When charting its recommended royalty payment structure, the Copyright Office simply labeled AM/FM radio as a non-interactive service, the legal designation of online listening platforms like Pandora, which pay statutory rates to labels and artists. (See chart below.) Advocates of this approach say that there is little difference between broadcast and streaming, insofar as both provide listening that cannot be fully customized (hence non-interactive). Opponents of this thinking regard radio as historically special in its role as promoter of music, and music sales.

copyright office chart

In a broad sweep, the Copyright Office is petitioning for large-scale assessment and revision of music licensing, a rickety government-regulated system that has been cobbled together by piling new rules atop old rules for decades. The document evokes old technology in describing how out-of-date existing regulations are: “From a copyright perspective, we are trying to deliver bits and bytes through a Victrola.”

The report’s main power lies in driving awareness and conversation. One issue it addresses — lack of copyright protection for music produced before 1972, when the current Copyright Act started, has been getting plenty of activity recently, with oldies musicians initiating class-action lawsuits in state courts. Even the targets of those lawsuits, Pandora and SiriusXM, have stated publicly that federalization of pre-1972 copyright is a good idea. The Copyright Office agrees.

The released document, which is 245 pages long (PDF here) is functioning like a boulder tossed into an already boiling lake, as audio publishers (traditional and new forms of radio) battle fiercely with music rights-holders (labels, performers, composers, publishers) over how to shake out the regulations for 2016 and beyond. the checks and balances of law push everything toward the center, tending to favor status quo, especially on issues with huge impact such as establishing new music costs for the U.S. broadcast radio industry.

Another benefit of the Copyright Office’s work is the educational value of the report. Anyone who is a little shaky on how music copyright and licensing works in the U.S. would do well by this report as a textbook.

Brad Hill


  1. Brad:
    I don’t see this as a “bombshell” with respect to the broadcast performance royalty. The Copyright Office has made no secret of their position on the performance royalty in the past, and this simply restates the position that they have had for many years. Some of the other proposals are new and will be controversial, while others are suggestions that may actually move the ball forward on a simpler, more straightforward music licensing system.

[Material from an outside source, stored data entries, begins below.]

Background: an optimization exercise with open tools, aiming at small area. Do not read the settings as production practice.
Only simulation tests tie the RTL to the original design; equivalence was not proved.
No driver is modelled on the clock port, so clock power and skew are understated where the tree is cut down; a real chip needs a root buffer or a tree.
Power is estimated from default activity; no workload was simulated.

// Snake
module Snake (
  input wire clk,
  input reset, left, right, up, down,
  output h_sync, v_sync,
  output [3:0] red, green, blue
);
clock: 10.0 ns
lec_check: 0
cap_margin: 20
core_margin: 2
core_utilization: 70
slew_margin: 20
standard.sh (not shown) runs the stock make flow with config.mk's settings and CLKGATE_MAP_FILE= SYNTH_SCRIPT=/design/flow/synth_recipe.tcl, a recipe that flattens the netlist after the stock synthesis.
==> flow/flow/run.sh <==
#!/bin/bash
# The standard layout (standard.sh), with two changes: the ports get the
# smallest buffer, and the clock tree is built by flow/cts_manual.tcl (the
# clock port drives one root buffer, which drives one buffer per spatial
# cluster of flip-flops) instead of TritonCTS.
set -euo pipefail
export BUFFER_PORTS_ARGS="-buffer_cell sky130_fd_sc_hd__buf_1"
export PRE_CTS_TCL="$PWD/flow/cts_manual.tcl"
export MCTS_NLEAF=4
export MCTS_ROOT=
export MCTS_BUF=sky130_fd_sc_hd__clkbuf_16
bash standard.sh > standard.log 2>&1
==> flow/flow/cts_manual.tcl <==
# Replaces TritonCTS with a one-level clock tree: the clock port drives NLEAF
# buffers, each driving one spatial cluster of the clock sinks.
proc clock_tree_synthesis { args } {
  set nleaf [expr { [info exists ::env(MCTS_NLEAF)] ? $::env(MCTS_NLEAF) : 4 }]
  set bufname [expr { [info exists ::env(MCTS_BUF)] ? $::env(MCTS_BUF) : "sky130_fd_sc_hd__clkbuf_8" }]
  set db [ord::get_db]
  set block [ord::get_db_block]
  set master [$db findMaster $bufname]
  set clk [$block findNet clk]
  set sinks {}
  foreach it [$clk getITerms] {
    set inst [$it getInst]
    set bb [$inst getBBox]
    lappend sinks [list $it [expr {([$bb xMin] + [$bb xMax]) / 2}] [expr {([$bb yMin] + [$bb yMax]) / 2}]]
  }
  set n [llength $sinks]
  puts "manual cts: $n sinks, $nleaf leaves of $bufname"
  # k-means clustering, initial centres spread along a sort by x then y
  set sorted [lsort -integer -index 1 $sinks]
  set cx {}; set cy {}
  for {set k 0} {$k < $nleaf} {incr k} {
    set s [lindex $sorted [expr {int(($k + 0.5) * $n / $nleaf)}]]
    lappend cx [lindex $s 1]; lappend cy [lindex $s 2]
  }
  for {set iter 0} {$iter < 50} {incr iter} {
    # capacity-limited assignment: sink-centre pairs in order of distance
    set cap [expr {int(ceil(double($n) / $nleaf))}]
    set pairs {}
    set i 0
    foreach s $sinks {
      for {set k 0} {$k < $nleaf} {incr k} {
        lappend pairs [list [expr {abs([lindex $s 1] - [lindex $cx $k]) + abs([lindex $s 2] - [lindex $cy $k])}] $i $k]
      }
      incr i
    }
    set pairs [lsort -real -index 0 $pairs]
    set asg [lrepeat $n -1]
    set used [lrepeat $nleaf 0]
    foreach p $pairs {
      lassign $p d i k
      if {[lindex $asg $i] >= 0} continue
      if {[lindex $used $k] >= $cap} continue
      lset asg $i $k
      lset used $k [expr {[lindex $used $k] + 1}]
    }
    set assign $asg
    # balance: cap cluster size
    set ncx {}; set ncy {}
    for {set k 0} {$k < $nleaf} {incr k} {
      set sx 0; set sy 0; set c 0
      foreach s $sinks a $assign { if {$a == $k} { set sx [expr {$sx + [lindex $s 1]}]; set sy [expr {$sy + [lindex $s 2]}]; incr c } }
      if {$c > 0} { lappend ncx [expr {$sx / $c}]; lappend ncy [expr {$sy / $c}] } else { lappend ncx [lindex $cx $k]; lappend ncy [lindex $cy $k] }
    }
    set cx $ncx; set cy $ncy
  }
  set src $clk
  if {[info exists ::env(MCTS_ROOT)] && $::env(MCTS_ROOT) ne ""} {
    set rinst [odb::dbInst_create $block [$db findMaster $::env(MCTS_ROOT)] "mcts_root"]
    set rnet [odb::dbNet_create $block "mcts_clknet_root"]
    $rnet setSigType CLOCK
    # move the port's sinks onto the root net
    [$rinst findITerm A] connect $clk
    [$rinst findITerm X] connect $rnet
    set sx 0; set sy 0
    foreach v $cx { set sx [expr {$sx + $v}] }
    foreach v $cy { set sy [expr {$sy + $v}] }
    $rinst setLocation [expr {int($sx / $nleaf)}] [expr {int($sy / $nleaf)}]
    $rinst setPlacementStatus PLACED
    set src $rnet
  }
  for {set k 0} {$k < $nleaf} {incr k} {
    set inst [odb::dbInst_create $block $master "mcts_leaf_$k"]
    set net [odb::dbNet_create $block "mcts_clknet_$k"]
    $net setSigType CLOCK
    [$inst findITerm A] connect $src
    [$inst findITerm X] connect $net
    $inst setLocation [expr {int([lindex $cx $k])}] [expr {int([lindex $cy $k])}]
    $inst setPlacementStatus PLACED
    set c 0
    foreach s $sinks a $assign {
      if {$a == $k} {
        set it [lindex $s 0]
        $it disconnect
        $it connect $net
        incr c
      }
    }
    puts "manual cts: leaf $k at ([lindex $cx $k], [lindex $cy $k]) drives $c sinks"
  }
  global_connect
}
The starting point completed without violations.
What follows belongs to an exercise in optimizing a design on an open flow for small area and a short achievable clock period; a production flow would make more cautious choices.
Function was checked by simulation only, so behaviour that the tests miss may differ from the original.

==> flow/design.v (outline; a module is shown in full before it is edited, if it fits) <==
// module fullchip: 18 lines
// module core: 57 lines
// module mac_array: 42 lines
// module mac_col: 83 lines
// module mac_s1: 1376 lines
// module mac_s2: 137 lines
// module ofifo: 19 lines
// module fifo_depth16: 37 lines
// module fifo_mux_8_1: 10 lines
// module fifo_mux_2_1: 8 lines
// module sram_w16: 19 lines
module fullchip (clk, mem_in, inst, reset, out);
  // ...
==> flow/flow/run.sh <==
#!/bin/bash
set -euo pipefail
sed '1s/-noshare/-noshare -noabc/' synth_recipe.tcl > my_synth.tcl
MARGIN=$(cat flow/margin.txt)
bash standard.sh SYNTH_SCRIPT=$PWD/my_synth.tcl SETUP_SLACK_MARGIN=$MARGIN finish > flow_make.log 2>&1
==> flow/flow/margin.txt <==
7.4
==> flow/standard.sh <==
#!/bin/bash
# synth_recipe.tcl (not shown) runs the flow's synth.tcl, then flattens the netlist and writes it again
# the make line also repeats each setting of config.mk as NAME=value (left out here)
make -C /OpenROAD-flow-scripts/flow DESIGN_CONFIG=/design/flow/config.mk WORK_HOME=/design/flow/orfs CLKGATE_MAP_FILE= SYNTH_SCRIPT=/design/flow/synth_recipe.tcl "${@:-finish}"
==> flow/config.mk <==
export PLATFORM = sky130hd
export DESIGN_NAME = fullchip
export DESIGN_NICKNAME = fullchip
export VERILOG_FILES = /design/flow/design.v
export SDC_FILE = /design/flow/constraint.sdc
export NUM_CORES = 4
export LEC_CHECK = 0
export ABC_AREA = 1
export CAP_MARGIN = 20
export CORE_MARGIN = 2
export CORE_UTILIZATION = 60
export CTS_CLUSTER_SIZE = 30
export PLACE_DENSITY = 0.72
export SLEW_MARGIN = 20
==> flow/constraint.sdc <==
create_clock -name core_clock -period 12.0 [get_ports {clk}]
set_input_delay 2.4000 -clock core_clock [delete_from_list [all_inputs] [get_ports {clk}]]
set_output_delay 2.4000 -clock core_clock [all_outputs]
set_load 0.01 [all_outputs]
==> flow_summary_export.csv, run 1 <==
group,metric,value,unit
setup_path,worstPathCellList,"buf_12, buf_4, nand2_1, nand2_1, clkinvlp_4, buf_4, buf_4, nor2_1, fa_1, fa_1, fa_1, fa_1, fa_1",
yosys,synth_top_family_by_area,"adder cells",
cells_and_area,antenna_cells,48,
drt,route.detailed.vias_per_inst,5.990,
clocking,clock_tree.buffer_depth,4,
global_routing,global_route.overflow_total,0,
drt,post_drt_wl_per_cell,29.87,um
status,outcome,"timing/DRC/antenna clean",
worst_hold_path,min_delay_path_depth,0,
clocking,cts.repair_timing.setup_buffer_count,275,
worst_hold_path,hold_path_end,"core_instance.mac_array_instance.inst_d[2][1]",
worst_hold_path,worstHoldPathType,"reg -> reg",
sta,max_freq,212.3,MHz
cells_and_area,multi_input_area_share,41.11,%
sta,post-route-period-util,39.26,%
yosys,synth_adder_area_share,28.27,%
floorplanning,die_outline_area,0.5320,mm^2
job,max-cap-violations,0,
drt,dr.first_iter.drc_count,26000,
setup_path,worstSetupStartpointType,"flop",
placement,detailed_place_hpwl,766.8,mm
floorplanning,core-area,0.5245,mm^2
cells_and_area,final_core_util,67.67,%
setup_path,crit_buf_inv,5,
setup_path,critical_path_required,12.98,ns
sta,fin_setup_tns,0,ns
global_routing,grt_use_total,39.31,%
cells_and_area,final_net_count,32200,
global_routing,grt_busiest_layer,"met2",
cells_and_area,final_cells,35030,
setup_path,timing.critical_path.slowest_stage_cell,"sky130_fd_sc_hd__fa_1",
cells_and_area,final_layout_size_suffix_gt1_share,9.841,%
sta,fin_skew,0.08338,ns
floorplanning,well_tap_cell_count,6968,
cells_and_area,layout.clock_buffers,790,
sta,finalHoldViolations,0,
placement,place_congestion,1.044,
sta,timing.final.max_slew_violations,0,
drt,drt-met1-wl,386.8,mm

  2. The only section of the report that addresses the concerns of small (non-interactive) broadcasters like us, doesn’t offer much in the hope for relief from high royalty rates.

    “One of the few things that seems to be working reasonably well in our licensing system is the statutory license regime under sections 112 and 114, which permits qualifying digital services to engage in noninteractive streaming activities at a CRB‐determined (or otherwise agreed) rate. The section 112 and 114 licenses—administered by SoundExchange, a nonprofit entity designated by the CRB—cover both internet and satellite radio providers and certain subscription music services. Although the differing ratesetting standards for these licenses—as well as some of the rates established under those standards—have been a source of controversy, from the record in this study, the licensing framework itself is generally well regarded.”

    Maybe SoundExchange thinks statuary licensing is working, but I fail to see that in everyday practice.